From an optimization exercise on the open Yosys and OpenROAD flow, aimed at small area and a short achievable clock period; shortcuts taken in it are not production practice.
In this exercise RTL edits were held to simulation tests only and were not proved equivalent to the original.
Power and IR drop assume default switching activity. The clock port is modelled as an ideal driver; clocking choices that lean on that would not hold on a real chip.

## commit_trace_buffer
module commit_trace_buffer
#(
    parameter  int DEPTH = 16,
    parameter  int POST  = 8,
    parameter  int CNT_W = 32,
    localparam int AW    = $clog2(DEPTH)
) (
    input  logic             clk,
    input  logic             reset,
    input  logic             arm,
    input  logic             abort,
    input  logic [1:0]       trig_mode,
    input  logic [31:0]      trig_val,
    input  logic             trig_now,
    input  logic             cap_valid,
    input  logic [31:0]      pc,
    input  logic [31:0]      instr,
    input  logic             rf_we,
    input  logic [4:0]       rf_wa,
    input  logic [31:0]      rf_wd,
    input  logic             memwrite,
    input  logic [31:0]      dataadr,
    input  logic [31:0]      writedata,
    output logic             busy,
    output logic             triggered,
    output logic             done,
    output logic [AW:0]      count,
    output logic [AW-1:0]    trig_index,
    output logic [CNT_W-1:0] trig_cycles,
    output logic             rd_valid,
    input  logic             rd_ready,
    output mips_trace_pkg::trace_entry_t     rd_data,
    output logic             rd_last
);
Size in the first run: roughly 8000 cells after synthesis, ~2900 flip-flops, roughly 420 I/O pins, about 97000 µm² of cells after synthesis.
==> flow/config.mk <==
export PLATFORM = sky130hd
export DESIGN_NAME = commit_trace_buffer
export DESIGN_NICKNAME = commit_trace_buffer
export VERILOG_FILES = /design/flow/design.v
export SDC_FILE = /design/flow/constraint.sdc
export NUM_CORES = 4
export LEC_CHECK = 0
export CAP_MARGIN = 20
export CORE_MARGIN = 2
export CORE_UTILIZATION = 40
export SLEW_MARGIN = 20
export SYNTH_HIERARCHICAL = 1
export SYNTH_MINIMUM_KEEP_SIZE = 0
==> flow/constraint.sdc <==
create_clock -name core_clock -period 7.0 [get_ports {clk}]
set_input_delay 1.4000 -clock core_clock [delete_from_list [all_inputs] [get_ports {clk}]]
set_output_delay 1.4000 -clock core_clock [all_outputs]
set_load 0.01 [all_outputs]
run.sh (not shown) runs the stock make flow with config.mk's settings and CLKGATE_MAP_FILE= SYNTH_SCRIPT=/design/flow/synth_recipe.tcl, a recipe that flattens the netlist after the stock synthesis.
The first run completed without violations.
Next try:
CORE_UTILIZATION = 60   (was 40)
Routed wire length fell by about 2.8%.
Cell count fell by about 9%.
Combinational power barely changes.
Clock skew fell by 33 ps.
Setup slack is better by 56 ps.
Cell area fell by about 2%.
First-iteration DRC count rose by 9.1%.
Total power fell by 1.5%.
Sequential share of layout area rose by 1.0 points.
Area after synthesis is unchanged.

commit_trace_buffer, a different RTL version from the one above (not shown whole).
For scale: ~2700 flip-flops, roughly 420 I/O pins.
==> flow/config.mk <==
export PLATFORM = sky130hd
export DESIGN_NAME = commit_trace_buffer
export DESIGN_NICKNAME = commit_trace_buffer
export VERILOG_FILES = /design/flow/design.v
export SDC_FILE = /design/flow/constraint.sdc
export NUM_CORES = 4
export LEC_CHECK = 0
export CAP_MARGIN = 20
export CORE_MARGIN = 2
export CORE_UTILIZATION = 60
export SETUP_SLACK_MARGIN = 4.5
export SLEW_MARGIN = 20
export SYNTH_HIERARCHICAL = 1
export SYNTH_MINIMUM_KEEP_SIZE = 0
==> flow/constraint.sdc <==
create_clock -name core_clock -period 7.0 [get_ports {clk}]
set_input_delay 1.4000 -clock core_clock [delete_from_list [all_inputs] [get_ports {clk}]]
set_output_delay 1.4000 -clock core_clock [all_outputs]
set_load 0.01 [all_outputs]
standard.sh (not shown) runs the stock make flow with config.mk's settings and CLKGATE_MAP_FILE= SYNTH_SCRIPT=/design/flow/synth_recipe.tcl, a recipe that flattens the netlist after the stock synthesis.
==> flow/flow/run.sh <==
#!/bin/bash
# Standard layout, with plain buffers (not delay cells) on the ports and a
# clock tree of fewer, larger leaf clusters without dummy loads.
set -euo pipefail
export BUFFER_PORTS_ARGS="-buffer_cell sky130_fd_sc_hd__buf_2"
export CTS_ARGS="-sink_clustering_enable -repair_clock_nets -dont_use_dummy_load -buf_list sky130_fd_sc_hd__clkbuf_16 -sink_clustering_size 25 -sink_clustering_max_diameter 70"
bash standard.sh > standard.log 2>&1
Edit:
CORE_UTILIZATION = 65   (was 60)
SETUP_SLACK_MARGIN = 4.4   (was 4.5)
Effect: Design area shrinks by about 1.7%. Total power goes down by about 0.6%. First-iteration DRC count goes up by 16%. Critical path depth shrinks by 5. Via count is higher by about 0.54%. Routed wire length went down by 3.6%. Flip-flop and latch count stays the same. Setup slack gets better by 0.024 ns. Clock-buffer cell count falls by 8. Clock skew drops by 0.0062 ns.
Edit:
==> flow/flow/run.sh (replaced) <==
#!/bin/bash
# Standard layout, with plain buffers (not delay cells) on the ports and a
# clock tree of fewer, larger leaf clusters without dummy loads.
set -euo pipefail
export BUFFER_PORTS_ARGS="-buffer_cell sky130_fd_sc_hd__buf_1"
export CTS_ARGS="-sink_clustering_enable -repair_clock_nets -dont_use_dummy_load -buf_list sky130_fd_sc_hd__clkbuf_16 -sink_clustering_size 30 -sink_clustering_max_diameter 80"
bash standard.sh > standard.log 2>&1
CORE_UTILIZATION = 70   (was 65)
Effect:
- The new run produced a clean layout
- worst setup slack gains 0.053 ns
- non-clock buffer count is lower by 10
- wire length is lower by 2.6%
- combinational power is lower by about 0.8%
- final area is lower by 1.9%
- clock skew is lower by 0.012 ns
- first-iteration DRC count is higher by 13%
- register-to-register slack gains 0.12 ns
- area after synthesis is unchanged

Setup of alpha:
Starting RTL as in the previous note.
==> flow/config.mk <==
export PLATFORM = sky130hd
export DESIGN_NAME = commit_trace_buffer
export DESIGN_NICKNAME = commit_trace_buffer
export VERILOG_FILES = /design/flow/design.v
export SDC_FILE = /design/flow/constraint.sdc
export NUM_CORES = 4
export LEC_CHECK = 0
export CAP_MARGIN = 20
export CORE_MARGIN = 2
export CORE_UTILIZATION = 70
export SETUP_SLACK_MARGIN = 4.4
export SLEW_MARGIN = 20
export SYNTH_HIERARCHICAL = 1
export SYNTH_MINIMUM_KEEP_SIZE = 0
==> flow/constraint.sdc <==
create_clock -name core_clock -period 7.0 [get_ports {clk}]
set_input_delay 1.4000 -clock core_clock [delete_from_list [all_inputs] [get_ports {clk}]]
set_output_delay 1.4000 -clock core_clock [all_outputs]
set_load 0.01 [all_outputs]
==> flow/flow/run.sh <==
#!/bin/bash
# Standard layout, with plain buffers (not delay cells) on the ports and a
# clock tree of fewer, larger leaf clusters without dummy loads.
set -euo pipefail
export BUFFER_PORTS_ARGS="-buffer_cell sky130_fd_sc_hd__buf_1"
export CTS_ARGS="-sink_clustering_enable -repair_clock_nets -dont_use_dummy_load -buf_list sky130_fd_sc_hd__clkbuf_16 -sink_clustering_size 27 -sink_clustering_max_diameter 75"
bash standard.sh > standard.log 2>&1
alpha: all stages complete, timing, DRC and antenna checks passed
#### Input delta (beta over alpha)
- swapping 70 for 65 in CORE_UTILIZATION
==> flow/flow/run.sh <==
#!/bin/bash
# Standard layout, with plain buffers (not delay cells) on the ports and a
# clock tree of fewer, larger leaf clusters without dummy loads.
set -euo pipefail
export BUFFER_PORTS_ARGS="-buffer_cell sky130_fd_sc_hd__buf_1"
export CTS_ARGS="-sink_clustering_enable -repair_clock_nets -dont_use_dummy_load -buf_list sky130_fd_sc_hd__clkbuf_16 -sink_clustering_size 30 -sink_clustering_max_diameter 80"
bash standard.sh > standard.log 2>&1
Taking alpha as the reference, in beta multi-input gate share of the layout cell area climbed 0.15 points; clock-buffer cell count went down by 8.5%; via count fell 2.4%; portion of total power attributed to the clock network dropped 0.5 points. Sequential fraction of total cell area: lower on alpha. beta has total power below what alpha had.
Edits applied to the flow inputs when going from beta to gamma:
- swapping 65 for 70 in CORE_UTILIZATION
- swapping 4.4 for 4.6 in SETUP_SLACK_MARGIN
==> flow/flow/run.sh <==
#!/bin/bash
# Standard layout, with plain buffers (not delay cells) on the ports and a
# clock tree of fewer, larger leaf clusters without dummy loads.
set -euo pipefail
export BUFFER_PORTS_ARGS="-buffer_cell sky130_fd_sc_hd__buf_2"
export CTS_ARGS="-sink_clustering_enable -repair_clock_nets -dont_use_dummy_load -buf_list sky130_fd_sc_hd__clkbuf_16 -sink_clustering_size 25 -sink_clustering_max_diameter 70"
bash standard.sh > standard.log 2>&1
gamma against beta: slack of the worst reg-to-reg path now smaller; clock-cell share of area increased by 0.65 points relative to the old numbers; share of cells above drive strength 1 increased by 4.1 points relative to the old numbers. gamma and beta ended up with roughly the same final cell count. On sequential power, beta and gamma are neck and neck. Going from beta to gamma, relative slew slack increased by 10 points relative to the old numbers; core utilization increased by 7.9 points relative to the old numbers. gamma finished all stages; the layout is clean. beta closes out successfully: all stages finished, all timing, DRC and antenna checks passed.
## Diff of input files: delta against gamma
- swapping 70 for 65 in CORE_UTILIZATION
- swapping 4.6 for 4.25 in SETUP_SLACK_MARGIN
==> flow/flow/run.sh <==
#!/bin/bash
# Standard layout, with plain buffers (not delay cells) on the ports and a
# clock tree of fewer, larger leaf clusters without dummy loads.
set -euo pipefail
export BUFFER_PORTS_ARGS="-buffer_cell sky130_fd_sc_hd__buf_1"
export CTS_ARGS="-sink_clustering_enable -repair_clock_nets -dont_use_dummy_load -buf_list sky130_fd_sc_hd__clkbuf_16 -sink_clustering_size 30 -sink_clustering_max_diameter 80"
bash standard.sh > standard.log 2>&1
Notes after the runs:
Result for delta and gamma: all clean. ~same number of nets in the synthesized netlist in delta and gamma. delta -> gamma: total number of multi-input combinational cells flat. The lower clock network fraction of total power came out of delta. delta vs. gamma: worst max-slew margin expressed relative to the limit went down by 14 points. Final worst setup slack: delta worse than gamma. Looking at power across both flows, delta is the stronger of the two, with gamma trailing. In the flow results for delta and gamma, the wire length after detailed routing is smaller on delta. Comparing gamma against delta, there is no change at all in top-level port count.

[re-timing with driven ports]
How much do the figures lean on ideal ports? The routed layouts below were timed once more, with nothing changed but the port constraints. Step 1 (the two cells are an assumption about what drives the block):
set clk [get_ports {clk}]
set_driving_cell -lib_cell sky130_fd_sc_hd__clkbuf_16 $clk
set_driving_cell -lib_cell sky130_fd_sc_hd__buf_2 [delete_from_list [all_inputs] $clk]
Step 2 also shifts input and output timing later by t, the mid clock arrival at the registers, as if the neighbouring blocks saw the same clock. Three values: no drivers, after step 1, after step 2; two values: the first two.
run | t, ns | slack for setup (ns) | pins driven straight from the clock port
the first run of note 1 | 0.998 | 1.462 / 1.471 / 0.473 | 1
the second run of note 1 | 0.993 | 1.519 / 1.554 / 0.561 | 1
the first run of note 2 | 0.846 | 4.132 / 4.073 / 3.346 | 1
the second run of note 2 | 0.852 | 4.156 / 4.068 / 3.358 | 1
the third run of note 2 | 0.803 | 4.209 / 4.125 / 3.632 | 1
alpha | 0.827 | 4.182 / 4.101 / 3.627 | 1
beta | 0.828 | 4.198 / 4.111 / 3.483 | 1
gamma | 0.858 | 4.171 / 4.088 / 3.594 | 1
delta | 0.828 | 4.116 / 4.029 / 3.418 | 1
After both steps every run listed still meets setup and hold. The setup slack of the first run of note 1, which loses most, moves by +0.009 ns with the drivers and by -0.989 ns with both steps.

**PROBLEM TO SOLVE**
Reproduce exactly, and only, the part of the listing above that begins at the line with "set_driving_cell -lib_cell sky130_fd_sc_hd__clkbuf_16" and goes on through the line with "set_driving_cell -lib_cell sky130_fd_sc_hd__buf_2".

**EXERCISE SOLUTION**
set_driving_cell -lib_cell sky130_fd_sc_hd__clkbuf_16 $clk
set_driving_cell -lib_cell sky130_fd_sc_hd__buf_2 [delete_from_list [all_inputs] $clk]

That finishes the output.